### Directions
Among the lines below, how many have the word "worst"? The reply is that number alone.

[Collected data entries]
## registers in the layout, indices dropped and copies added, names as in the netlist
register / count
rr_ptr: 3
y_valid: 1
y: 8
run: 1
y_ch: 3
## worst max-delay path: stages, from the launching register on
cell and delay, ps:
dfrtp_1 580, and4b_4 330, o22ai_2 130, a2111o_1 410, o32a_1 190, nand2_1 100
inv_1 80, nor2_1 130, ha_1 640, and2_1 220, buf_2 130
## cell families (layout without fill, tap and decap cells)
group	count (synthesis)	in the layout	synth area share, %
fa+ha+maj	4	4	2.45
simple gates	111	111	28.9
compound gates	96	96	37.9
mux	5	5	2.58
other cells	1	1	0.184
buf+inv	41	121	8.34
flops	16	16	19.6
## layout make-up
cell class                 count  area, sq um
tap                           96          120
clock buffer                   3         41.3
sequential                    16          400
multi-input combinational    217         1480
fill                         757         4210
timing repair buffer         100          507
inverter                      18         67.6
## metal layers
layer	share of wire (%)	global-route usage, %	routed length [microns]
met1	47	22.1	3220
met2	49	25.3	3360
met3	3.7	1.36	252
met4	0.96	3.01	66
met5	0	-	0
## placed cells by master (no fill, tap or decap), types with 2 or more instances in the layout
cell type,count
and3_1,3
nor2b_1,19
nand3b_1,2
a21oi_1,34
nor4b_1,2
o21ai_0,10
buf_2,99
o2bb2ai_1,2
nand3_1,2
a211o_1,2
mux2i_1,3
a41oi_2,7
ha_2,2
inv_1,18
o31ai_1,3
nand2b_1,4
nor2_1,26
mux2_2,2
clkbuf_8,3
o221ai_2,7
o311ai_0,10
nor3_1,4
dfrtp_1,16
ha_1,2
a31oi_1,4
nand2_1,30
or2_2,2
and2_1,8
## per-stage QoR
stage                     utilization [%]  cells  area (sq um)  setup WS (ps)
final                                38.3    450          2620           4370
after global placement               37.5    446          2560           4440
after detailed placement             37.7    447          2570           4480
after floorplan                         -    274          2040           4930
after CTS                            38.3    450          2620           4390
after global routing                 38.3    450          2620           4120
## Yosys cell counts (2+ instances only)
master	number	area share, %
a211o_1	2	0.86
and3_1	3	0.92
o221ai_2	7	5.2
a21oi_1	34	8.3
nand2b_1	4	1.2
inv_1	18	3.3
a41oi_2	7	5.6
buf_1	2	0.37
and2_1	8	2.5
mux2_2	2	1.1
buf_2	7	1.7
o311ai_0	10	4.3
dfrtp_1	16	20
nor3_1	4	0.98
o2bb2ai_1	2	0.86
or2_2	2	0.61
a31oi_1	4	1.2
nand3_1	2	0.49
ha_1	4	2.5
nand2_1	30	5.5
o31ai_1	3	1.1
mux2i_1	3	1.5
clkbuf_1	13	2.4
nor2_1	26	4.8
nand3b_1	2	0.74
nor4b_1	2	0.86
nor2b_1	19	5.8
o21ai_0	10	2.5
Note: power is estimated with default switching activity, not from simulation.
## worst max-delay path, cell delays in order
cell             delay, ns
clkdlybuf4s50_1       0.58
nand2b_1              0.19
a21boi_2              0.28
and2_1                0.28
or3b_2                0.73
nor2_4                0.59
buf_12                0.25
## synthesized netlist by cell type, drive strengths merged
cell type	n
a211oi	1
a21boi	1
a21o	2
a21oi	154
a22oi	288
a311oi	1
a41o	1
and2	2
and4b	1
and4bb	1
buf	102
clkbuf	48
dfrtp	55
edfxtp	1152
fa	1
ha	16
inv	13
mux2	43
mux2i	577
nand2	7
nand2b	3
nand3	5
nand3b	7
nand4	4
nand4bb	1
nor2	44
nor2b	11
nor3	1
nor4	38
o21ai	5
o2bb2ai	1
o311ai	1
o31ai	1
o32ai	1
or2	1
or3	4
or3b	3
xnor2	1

### Response below
2